(Problem to solve)
Go through the listing below and output exactly the line with "export HOLD_SLACK_MARGIN = 0.15", the line with "parameter int PULSE_MIN", and each line between; omit the rest.

(Information shown)
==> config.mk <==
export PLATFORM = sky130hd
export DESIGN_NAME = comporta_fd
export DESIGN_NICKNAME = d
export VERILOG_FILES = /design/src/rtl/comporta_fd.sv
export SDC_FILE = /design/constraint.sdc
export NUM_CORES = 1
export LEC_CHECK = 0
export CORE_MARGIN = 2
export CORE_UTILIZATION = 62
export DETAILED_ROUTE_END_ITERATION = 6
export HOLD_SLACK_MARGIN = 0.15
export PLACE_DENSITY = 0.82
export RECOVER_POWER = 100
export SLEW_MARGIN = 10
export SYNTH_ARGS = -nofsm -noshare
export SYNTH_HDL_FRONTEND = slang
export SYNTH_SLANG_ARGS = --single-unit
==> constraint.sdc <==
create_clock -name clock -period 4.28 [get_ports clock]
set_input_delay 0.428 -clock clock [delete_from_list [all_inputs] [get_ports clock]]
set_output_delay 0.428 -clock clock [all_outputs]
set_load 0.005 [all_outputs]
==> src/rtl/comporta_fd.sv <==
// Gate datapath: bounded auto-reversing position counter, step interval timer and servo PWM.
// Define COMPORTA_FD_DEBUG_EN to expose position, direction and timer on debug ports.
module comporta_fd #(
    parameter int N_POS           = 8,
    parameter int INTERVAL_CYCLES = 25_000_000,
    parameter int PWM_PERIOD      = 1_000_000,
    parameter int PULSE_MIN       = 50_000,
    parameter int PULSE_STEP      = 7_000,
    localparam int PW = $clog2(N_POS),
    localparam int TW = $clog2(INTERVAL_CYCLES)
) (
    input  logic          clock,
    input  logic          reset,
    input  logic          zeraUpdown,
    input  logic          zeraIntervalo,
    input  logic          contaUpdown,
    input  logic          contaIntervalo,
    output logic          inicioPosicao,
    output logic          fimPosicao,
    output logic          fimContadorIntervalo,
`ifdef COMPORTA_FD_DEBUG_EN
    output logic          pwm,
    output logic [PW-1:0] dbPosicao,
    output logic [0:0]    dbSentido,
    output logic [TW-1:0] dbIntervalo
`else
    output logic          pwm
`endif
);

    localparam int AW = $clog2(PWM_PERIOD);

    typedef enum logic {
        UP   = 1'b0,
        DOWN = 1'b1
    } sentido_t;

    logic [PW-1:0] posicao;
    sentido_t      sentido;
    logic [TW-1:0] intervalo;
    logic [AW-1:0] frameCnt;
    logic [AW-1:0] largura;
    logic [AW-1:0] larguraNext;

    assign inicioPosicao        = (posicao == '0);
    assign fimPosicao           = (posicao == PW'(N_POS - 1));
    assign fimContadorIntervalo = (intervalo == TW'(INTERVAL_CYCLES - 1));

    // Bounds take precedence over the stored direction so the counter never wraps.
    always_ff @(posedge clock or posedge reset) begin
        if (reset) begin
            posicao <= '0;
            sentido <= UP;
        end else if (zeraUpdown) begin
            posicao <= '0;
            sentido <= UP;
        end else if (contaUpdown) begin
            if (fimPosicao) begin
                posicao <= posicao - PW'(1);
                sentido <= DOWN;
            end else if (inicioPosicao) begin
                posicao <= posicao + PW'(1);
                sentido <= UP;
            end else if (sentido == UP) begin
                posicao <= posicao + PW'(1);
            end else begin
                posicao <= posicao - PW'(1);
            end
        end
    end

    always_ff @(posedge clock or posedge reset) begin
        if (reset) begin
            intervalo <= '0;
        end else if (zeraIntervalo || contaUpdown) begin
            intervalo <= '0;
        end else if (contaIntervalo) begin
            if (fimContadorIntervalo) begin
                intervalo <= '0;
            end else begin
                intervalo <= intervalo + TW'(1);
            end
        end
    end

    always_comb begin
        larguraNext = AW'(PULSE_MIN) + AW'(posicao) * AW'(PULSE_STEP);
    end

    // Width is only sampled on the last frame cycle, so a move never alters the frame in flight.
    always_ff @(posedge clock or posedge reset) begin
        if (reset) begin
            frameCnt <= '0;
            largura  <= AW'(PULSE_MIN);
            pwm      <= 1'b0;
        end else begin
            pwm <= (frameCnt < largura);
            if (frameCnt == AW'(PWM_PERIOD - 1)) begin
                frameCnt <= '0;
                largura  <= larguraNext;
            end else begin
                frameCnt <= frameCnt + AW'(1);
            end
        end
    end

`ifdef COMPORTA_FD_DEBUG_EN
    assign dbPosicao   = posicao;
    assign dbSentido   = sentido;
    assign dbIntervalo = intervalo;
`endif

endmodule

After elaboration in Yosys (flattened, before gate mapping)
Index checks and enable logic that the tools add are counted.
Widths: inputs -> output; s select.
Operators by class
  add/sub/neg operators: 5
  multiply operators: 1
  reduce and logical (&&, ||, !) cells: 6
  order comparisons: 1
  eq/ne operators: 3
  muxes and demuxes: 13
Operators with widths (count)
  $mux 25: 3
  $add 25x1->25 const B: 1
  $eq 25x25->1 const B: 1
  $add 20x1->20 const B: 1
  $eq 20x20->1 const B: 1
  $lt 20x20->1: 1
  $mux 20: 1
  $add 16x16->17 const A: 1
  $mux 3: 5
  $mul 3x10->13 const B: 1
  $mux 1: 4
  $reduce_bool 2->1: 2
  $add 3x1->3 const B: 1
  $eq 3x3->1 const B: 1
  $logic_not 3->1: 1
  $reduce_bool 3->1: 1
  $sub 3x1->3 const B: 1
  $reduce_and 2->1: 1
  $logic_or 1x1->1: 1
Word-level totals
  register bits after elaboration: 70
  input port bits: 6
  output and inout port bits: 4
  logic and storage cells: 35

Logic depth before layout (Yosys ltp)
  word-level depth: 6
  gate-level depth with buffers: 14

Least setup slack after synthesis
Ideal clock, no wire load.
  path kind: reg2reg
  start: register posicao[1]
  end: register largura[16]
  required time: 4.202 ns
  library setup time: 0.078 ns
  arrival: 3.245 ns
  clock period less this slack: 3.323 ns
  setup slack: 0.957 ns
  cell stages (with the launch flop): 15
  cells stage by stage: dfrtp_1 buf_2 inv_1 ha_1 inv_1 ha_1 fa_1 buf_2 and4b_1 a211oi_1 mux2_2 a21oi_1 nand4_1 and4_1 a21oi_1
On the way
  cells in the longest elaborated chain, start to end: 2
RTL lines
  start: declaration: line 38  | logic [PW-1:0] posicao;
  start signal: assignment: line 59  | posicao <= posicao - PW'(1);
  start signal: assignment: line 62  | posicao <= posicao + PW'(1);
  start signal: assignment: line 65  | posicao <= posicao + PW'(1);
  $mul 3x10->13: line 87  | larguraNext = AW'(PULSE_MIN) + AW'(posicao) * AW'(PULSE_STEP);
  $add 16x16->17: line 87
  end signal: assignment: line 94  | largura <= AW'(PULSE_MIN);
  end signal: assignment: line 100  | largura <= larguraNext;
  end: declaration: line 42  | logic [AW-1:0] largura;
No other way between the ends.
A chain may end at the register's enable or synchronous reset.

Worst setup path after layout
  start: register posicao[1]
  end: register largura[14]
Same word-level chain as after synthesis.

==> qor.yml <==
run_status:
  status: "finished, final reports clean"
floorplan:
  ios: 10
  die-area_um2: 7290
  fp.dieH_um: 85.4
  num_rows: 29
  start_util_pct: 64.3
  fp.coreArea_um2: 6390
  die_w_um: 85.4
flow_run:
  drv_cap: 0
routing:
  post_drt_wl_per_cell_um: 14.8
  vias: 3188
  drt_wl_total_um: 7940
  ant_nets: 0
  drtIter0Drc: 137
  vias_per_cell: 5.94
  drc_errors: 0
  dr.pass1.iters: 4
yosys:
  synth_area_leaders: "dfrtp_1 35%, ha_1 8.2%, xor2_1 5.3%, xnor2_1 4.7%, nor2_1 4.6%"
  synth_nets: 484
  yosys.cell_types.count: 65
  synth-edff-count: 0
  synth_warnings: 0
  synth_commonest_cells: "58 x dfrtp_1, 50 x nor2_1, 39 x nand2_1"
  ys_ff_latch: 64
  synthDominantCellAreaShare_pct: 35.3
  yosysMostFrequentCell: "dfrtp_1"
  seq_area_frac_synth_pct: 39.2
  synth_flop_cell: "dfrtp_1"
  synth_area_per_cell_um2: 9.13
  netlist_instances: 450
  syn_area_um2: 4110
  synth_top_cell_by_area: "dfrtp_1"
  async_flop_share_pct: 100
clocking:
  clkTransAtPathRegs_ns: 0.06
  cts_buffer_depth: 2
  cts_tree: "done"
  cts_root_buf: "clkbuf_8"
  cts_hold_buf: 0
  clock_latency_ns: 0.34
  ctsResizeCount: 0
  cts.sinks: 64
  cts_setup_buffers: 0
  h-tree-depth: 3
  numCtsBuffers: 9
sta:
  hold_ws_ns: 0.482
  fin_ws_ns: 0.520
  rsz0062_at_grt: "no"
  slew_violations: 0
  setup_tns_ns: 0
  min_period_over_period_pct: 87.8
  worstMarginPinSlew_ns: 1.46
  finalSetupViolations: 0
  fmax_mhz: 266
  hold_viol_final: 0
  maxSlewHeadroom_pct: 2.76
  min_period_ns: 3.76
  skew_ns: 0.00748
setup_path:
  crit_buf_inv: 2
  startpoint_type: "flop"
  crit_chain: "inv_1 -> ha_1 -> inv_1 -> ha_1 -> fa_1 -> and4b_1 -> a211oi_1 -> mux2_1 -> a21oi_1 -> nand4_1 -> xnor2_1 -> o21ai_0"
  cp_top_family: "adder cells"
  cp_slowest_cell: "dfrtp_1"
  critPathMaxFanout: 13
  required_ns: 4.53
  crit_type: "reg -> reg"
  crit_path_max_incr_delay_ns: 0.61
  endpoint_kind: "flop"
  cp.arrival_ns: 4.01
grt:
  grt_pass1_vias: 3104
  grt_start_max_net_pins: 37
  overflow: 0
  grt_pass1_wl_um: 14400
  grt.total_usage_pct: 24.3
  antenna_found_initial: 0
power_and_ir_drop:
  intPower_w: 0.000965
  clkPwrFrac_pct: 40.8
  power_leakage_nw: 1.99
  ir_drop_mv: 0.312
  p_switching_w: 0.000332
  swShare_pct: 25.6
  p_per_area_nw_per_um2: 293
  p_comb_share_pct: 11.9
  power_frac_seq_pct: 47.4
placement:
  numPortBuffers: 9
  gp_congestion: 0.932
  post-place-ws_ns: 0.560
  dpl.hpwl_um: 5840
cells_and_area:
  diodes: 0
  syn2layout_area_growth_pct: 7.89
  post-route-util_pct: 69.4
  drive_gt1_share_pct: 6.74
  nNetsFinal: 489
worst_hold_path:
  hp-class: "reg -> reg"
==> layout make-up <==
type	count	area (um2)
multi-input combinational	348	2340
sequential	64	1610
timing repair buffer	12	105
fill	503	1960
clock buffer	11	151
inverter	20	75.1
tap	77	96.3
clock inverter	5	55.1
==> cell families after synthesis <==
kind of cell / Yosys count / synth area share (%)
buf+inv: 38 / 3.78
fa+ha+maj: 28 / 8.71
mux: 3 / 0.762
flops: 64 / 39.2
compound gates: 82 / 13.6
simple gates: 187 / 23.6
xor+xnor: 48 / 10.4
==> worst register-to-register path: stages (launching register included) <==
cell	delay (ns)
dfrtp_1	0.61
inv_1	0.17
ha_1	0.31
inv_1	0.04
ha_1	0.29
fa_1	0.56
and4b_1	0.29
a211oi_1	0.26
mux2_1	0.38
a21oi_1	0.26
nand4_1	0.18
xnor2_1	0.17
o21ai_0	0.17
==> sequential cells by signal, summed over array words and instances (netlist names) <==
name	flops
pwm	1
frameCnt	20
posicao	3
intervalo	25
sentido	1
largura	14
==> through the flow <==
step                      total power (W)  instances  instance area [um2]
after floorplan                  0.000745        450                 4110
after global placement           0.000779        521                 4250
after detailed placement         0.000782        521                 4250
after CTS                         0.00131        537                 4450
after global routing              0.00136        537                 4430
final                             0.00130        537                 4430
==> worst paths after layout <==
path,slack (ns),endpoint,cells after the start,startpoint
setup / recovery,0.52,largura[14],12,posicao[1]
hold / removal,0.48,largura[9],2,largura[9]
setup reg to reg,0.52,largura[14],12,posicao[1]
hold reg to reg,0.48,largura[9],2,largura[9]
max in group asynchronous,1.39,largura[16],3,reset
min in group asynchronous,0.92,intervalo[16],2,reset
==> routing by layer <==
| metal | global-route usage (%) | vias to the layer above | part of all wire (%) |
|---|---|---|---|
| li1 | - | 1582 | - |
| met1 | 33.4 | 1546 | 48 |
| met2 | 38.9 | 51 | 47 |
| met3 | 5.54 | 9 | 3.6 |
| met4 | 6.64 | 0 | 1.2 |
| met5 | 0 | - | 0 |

...

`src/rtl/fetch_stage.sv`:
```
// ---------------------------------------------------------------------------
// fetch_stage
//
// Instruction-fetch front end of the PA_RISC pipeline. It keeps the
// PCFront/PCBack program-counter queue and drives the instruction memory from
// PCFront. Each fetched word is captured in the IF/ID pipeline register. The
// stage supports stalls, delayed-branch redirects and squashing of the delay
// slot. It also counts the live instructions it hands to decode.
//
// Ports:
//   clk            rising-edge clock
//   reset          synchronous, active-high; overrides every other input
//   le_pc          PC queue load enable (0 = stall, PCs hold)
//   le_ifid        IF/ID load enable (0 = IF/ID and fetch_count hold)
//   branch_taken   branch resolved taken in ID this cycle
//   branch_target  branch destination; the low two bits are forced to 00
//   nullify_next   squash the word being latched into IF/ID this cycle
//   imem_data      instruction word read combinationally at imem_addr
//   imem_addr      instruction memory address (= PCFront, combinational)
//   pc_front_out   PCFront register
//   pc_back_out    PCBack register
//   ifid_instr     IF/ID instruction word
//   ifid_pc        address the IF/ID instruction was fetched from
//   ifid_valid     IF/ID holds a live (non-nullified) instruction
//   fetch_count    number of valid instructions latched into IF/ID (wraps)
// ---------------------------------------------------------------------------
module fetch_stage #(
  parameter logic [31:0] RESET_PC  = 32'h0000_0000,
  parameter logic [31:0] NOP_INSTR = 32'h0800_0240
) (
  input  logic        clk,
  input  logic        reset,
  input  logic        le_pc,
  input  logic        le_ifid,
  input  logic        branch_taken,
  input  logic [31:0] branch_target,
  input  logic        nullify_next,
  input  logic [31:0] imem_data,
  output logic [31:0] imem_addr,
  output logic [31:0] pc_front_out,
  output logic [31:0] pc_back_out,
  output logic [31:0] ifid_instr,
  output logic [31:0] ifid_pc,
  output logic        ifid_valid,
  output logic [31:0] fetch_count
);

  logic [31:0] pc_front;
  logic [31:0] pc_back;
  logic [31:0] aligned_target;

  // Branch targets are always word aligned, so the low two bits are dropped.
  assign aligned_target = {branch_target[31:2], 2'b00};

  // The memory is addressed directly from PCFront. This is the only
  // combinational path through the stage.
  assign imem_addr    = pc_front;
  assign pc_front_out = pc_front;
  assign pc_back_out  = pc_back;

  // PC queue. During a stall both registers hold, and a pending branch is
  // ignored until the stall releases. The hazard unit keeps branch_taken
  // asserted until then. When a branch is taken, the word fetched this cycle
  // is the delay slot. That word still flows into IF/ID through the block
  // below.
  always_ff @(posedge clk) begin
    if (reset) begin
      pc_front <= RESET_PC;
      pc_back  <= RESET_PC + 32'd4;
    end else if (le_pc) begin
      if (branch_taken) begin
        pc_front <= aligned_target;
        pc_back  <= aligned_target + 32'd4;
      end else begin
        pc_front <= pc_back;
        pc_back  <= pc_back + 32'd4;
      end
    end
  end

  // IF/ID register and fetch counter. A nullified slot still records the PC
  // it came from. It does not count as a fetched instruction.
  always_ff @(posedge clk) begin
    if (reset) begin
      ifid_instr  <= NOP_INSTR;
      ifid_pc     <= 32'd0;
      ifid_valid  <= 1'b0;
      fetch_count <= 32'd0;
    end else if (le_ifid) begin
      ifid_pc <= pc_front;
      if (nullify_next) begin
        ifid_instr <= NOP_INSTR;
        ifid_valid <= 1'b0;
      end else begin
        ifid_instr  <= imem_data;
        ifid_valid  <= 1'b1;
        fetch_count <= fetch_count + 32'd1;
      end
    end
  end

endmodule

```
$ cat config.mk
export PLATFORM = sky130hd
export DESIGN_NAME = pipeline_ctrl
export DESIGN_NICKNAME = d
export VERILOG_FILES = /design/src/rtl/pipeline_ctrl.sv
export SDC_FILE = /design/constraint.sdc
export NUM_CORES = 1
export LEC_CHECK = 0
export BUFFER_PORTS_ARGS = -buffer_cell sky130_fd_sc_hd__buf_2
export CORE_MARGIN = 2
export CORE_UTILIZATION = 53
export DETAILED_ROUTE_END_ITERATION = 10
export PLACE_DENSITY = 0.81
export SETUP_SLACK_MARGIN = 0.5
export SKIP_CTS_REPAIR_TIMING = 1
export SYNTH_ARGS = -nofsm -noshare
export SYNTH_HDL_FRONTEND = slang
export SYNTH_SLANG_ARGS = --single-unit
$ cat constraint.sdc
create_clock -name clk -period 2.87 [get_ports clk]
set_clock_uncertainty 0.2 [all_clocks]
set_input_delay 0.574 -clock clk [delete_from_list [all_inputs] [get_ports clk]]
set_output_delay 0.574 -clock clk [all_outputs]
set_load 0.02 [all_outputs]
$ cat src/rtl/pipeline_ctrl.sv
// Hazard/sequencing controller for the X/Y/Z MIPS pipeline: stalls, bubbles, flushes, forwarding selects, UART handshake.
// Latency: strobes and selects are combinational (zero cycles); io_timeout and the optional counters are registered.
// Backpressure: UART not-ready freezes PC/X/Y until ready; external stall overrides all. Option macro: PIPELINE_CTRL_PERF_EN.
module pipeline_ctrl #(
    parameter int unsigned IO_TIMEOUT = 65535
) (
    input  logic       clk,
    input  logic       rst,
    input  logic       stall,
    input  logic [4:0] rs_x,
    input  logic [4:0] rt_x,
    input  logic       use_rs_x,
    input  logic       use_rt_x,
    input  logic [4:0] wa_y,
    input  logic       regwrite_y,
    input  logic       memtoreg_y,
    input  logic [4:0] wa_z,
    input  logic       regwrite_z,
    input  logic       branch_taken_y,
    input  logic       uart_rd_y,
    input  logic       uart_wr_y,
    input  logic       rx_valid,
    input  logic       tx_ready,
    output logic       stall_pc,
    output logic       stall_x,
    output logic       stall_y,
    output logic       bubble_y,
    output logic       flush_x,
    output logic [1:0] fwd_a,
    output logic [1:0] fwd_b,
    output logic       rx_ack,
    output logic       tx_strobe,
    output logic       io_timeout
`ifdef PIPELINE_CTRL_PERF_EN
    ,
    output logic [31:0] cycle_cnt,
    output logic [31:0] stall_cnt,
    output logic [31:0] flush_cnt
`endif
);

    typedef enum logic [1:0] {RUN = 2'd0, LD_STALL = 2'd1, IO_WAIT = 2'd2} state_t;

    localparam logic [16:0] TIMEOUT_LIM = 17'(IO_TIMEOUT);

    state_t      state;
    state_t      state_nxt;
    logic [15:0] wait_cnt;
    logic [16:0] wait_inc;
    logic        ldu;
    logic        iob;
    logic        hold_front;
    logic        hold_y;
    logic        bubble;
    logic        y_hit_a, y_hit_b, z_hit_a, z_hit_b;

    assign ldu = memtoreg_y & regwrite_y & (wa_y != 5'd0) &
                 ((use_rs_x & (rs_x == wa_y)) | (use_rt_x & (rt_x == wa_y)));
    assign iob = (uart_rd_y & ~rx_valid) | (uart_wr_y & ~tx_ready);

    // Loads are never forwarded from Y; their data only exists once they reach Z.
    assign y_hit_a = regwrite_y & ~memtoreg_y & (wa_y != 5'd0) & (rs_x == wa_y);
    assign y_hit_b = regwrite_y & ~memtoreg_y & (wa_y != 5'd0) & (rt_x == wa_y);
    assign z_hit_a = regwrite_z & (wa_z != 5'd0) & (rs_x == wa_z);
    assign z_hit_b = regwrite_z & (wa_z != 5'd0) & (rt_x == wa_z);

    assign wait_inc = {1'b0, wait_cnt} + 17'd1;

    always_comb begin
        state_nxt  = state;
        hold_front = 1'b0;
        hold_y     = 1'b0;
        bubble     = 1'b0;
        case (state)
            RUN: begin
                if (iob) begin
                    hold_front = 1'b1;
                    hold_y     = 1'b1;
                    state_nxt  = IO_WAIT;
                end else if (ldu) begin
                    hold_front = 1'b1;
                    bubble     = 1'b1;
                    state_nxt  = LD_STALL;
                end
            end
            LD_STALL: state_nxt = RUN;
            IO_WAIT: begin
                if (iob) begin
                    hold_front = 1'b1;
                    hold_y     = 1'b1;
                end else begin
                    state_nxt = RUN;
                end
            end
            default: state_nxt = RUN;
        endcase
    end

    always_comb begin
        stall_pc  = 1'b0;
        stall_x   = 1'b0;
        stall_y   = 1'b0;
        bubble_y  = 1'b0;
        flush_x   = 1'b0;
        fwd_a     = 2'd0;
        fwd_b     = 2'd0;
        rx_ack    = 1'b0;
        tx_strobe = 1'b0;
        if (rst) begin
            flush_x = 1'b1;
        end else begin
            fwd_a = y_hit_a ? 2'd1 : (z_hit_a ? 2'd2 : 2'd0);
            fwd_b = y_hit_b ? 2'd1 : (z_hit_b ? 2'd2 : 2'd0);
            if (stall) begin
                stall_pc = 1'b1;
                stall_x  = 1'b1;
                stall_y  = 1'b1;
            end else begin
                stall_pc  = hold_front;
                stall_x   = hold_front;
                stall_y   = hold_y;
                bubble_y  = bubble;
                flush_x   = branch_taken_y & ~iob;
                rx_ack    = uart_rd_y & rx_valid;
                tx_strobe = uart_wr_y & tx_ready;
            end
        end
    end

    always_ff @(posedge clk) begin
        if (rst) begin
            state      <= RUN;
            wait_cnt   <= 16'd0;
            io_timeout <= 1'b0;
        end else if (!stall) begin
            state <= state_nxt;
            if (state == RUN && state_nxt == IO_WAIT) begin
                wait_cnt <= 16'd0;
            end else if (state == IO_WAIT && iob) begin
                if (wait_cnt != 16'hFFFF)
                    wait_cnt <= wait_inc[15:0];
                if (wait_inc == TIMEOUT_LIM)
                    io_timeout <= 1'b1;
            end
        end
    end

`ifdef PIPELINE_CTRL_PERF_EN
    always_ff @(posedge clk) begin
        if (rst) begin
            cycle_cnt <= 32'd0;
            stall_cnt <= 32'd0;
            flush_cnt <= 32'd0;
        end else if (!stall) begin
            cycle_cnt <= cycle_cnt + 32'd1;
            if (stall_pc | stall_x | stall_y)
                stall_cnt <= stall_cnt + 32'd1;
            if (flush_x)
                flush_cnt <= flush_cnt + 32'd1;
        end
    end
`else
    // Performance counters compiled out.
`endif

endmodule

(Answer below)
export HOLD_SLACK_MARGIN = 0.15
export PLACE_DENSITY = 0.82
export RECOVER_POWER = 100
export SLEW_MARGIN = 10
export SYNTH_ARGS = -nofsm -noshare
export SYNTH_HDL_FRONTEND = slang
export SYNTH_SLANG_ARGS = --single-unit
==> constraint.sdc <==
create_clock -name clock -period 4.28 [get_ports clock]
set_input_delay 0.428 -clock clock [delete_from_list [all_inputs] [get_ports clock]]
set_output_delay 0.428 -clock clock [all_outputs]
set_load 0.005 [all_outputs]
==> src/rtl/comporta_fd.sv <==
// Gate datapath: bounded auto-reversing position counter, step interval timer and servo PWM.
// Define COMPORTA_FD_DEBUG_EN to expose position, direction and timer on debug ports.
module comporta_fd #(
    parameter int N_POS           = 8,
    parameter int INTERVAL_CYCLES = 25_000_000,
    parameter int PWM_PERIOD      = 1_000_000,
    parameter int PULSE_MIN       = 50_000,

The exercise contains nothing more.